Endocrinology, Vol 129, 3234-3239, Copyright © 1991 by Endocrine Society

ARTICLES

The timing of progesterone-induced ribonucleic acid and protein synthesis for augmentation of luteinizing hormone secretion

JL Turgeon and DW Waring
Department of Human Physiology, School of Medicine, University of California, Davis 95616.
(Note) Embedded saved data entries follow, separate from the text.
$ cat src/rtl/hazard_pkg.sv
// ---------------------------------------------------------------------------
// hazard_pkg
// Shared types and constants for the pipeline hazard controller.
//   state_e    : controller FSM states (RUN, MEM_WAIT)
//   REG_ADDR_W : register-file address width
//   DEF_CNT_W  : default width of the performance counters
// ---------------------------------------------------------------------------
package hazard_pkg;

   localparam int REG_ADDR_W = 4;
   localparam int DEF_CNT_W  = 16;

   typedef enum logic {
      RUN      = 1'b0,
      MEM_WAIT = 1'b1
   } state_e;

endpackage : hazard_pkg

$ cat src/rtl/sat_counter.sv
// ---------------------------------------------------------------------------
// sat_counter
// Saturating up-counter with synchronous clear.
//   clk   : clock
//   rst   : synchronous active-high reset, value -> 0
//   clr   : synchronous clear, wins over inc
//   inc   : increment by one on the next rising edge (sticks at all-ones)
//   value : current count
// ---------------------------------------------------------------------------
module sat_counter #(
   parameter int W = 16
) (
   input  logic         clk,
   input  logic         rst,
   input  logic         clr,
   input  logic         inc,
   output logic [W-1:0] value
);

   logic [W-1:0] value_q, value_d;

   always_comb begin
      value_d = value_q;
      if (clr)
         value_d = '0;
      else if (inc && (value_q != {W{1'b1}}))
         value_d = value_q + 1'b1;
   end

   always_ff @(posedge clk) begin
      if (rst) value_q <= '0;
      else     value_q <= value_d;
   end

   assign value = value_q;

endmodule : sat_counter

$ cat src/rtl/hazard_control_unit.sv
// ---------------------------------------------------------------------------
// hazard_control_unit
// Pipeline hazard controller feeding the stage-register enables/clears.
// Detects load-use dependences between decode and execute, freezes the whole
// pipe while a multi-cycle data-memory load completes, flushes fetch/decode on
// taken branches, and keeps saturating stall/flush event counters.
//
// Ports:
//   clk, rst                 : clock, synchronous active-high reset
//   rs1/rs2_decode, uses_*   : source operands of the decode instruction
//   rd/wre/mem_read_execute  : destination info of the execute instruction
//   mem_read_memory          : memory-stage instruction is a load
//   branch_taken_execute     : taken branch/jump resolved in execute
//   counters_clear           : synchronous clear of both counters
//   stall_*                  : hold PC / IF-ID / ID-EX / EX-MEM
//   flush_decode/execute     : clear IF-ID / ID-EX to a bubble
//   mem_wait_active          : FSM is in MEM_WAIT
//   stall_cycles             : cycles with stall_fetch=1 (saturating)
//   flush_events             : cycles with flush_decode=1 (saturating)
// ---------------------------------------------------------------------------
module hazard_control_unit
   import hazard_pkg::*;
#(
   parameter int MEM_LAT = 2,
   parameter int CNT_W   = DEF_CNT_W
) (
   input  logic                  clk,
   input  logic                  rst,
   input  logic [REG_ADDR_W-1:0] rs1_decode,
   input  logic [REG_ADDR_W-1:0] rs2_decode,
   input  logic                  uses_rs1_decode,
   input  logic                  uses_rs2_decode,
   input  logic [REG_ADDR_W-1:0] rd_execute,
   input  logic                  wre_execute,
   input  logic                  mem_read_execute,
   input  logic                  mem_read_memory,
   input  logic                  branch_taken_execute,
   input  logic                  counters_clear,
   output logic                  stall_fetch,
   output logic                  stall_decode,
   output logic                  stall_execute,
   output logic                  stall_memory,
   output logic                  flush_decode,
   output logic                  flush_execute,
   output logic                  mem_wait_active,
   output logic [CNT_W-1:0]      stall_cycles,
   output logic [CNT_W-1:0]      flush_events
);

   localparam int CNT_BITS = $clog2(MEM_LAT) + 1;
   // Single-cycle memory never freezes the pipe.
   localparam bit MULTI_CYCLE = (MEM_LAT > 1);
   // The stall-start cycle itself is the first frozen cycle, so the wait
   // state only has to cover MEM_LAT-2 more before the release cycle.
   localparam logic [CNT_BITS-1:0] CNT_START =
      CNT_BITS'(MEM_LAT > 1 ? MEM_LAT - 2 : 0);

   state_e              state_q, state_d;
   logic [CNT_BITS-1:0] cnt_q, cnt_d;

   logic load_use;
   logic mem_stall_start;
   logic advancing;

   assign load_use = mem_read_execute & wre_execute &
                     ((uses_rs1_decode & (rd_execute == rs1_decode)) |
                      (uses_rs2_decode & (rd_execute == rs2_decode)));

   // In MEM_WAIT the load in memory is the one already being waited on, so
   // mem_read_memory is only looked at from RUN.
   assign mem_stall_start = (state_q == RUN) & mem_read_memory & MULTI_CYCLE;

   assign advancing = ((state_q == RUN) & ~mem_stall_start) |
                      ((state_q == MEM_WAIT) & (cnt_q == '0));

   // ---------------- state register ----------------
   always_ff @(posedge clk) begin
      if (rst) begin
         state_q <= RUN;
         cnt_q   <= '0;
      end else begin
         state_q <= state_d;
         cnt_q   <= cnt_d;
      end
   end

   // ---------------- next-state logic ----------------
   always_comb begin
      state_d = state_q;
      cnt_d   = cnt_q;
      unique case (state_q)
         RUN: begin
            if (mem_stall_start) begin
               state_d = MEM_WAIT;
               cnt_d   = CNT_START;
            end
         end
         MEM_WAIT: begin
            if (cnt_q == '0) state_d = RUN;
            else             cnt_d   = cnt_q - 1'b1;
         end
         default: begin
            state_d = RUN;
            cnt_d   = '0;
         end
      endcase
   end

   // ---------------- output logic ----------------
   always_comb begin
      stall_fetch     = 1'b0;
      stall_decode    = 1'b0;
      stall_execute   = 1'b0;
      stall_memory    = 1'b0;
      flush_decode    = 1'b0;
      flush_execute   = 1'b0;
      mem_wait_active = 1'b0;
      if (rst) begin
         // Bubbles into IF/ID and ID/EX while held in reset.
         flush_decode  = 1'b1;
         flush_execute = 1'b1;
      end else begin
         mem_wait_active = (state_q == MEM_WAIT);
         if (!advancing) begin
            // Whole pipe frozen; pending branch/load-use wait for release.
            stall_fetch   = 1'b1;
            stall_decode  = 1'b1;
            stall_execute = 1'b1;
            stall_memory  = 1'b1;
         end else if (branch_taken_execute) begin
            // Squashes the dependent instruction, so load-use is moot.
            flush_decode  = 1'b1;
            flush_execute = 1'b1;
         end else if (load_use) begin
            // Hold fetch/decode, drop one bubble into execute.
            stall_fetch   = 1'b1;
            stall_decode  = 1'b1;
            flush_execute = 1'b1;
         end
      end
   end

   // ---------------- performance counters ----------------
   sat_counter #(.W(CNT_W)) u_stall_cnt (
      .clk   (clk),
      .rst   (rst),
      .clr   (counters_clear),
      .inc   (stall_fetch),
      .value (stall_cycles)
   );

   sat_counter #(.W(CNT_W)) u_flush_cnt (
      .clk   (clk),
      .rst   (rst),
      .clr   (counters_clear),
      .inc   (flush_decode),
      .value (flush_events)
   );

endmodule : hazard_control_unit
Progesterone addition to pituitary cells pretreated with estradiol leads within 45 min to an unambiguous augmentation of pulsatile GnRH- stimulated LH secretion. To investigate this rapid action, we established the kinetics of early events through manipulation of RNA synthesis, protein synthesis, and progesterone-receptor binding. Female rat pituitary cells cultured in medium containing charcoal-treated serum plus 0.2 nM estradiol were changed to 0.1% BSA-medium +/- 200 nM progesterone at time 0; at 90 and 150 min the cells were challenged with 1 nM GnRH 15-min pulses. The 3-fold augmentation of GnRH- stimulated LH secretion induced by progesterone was inhibited completely by simultaneous addition of 1 microM actinomycin D or emetine as was GnRH self-priming. In another series, the ability of cycloheximide to completely block progesterone augmentation was gradually diminished with delay of addition, but even 90 min after progesterone (30 min before GnRH pulse) cycloheximide resulted in 50% blockade of augmentation. In contrast, inhibition of RNA synthesis 60- 90 min after progesterone introduction had little or no effect on progesterone augmentation. The temporal profile of inhibition by the progesterone antagonist RU486 was indistinguishable from that resulting from blockade of RNA synthesis and suggests that continual activation of the receptor is required for continued RNA synthesis. In summary: 1) both RNA and protein synthesis are required for GnRH self-priming; and 2) progesterone augmentation of GnRH-stimulated LH secretion requires RNA synthesis and synthesis of protein(s) which appear to be turning over rapidly, accumulating slowly, or both.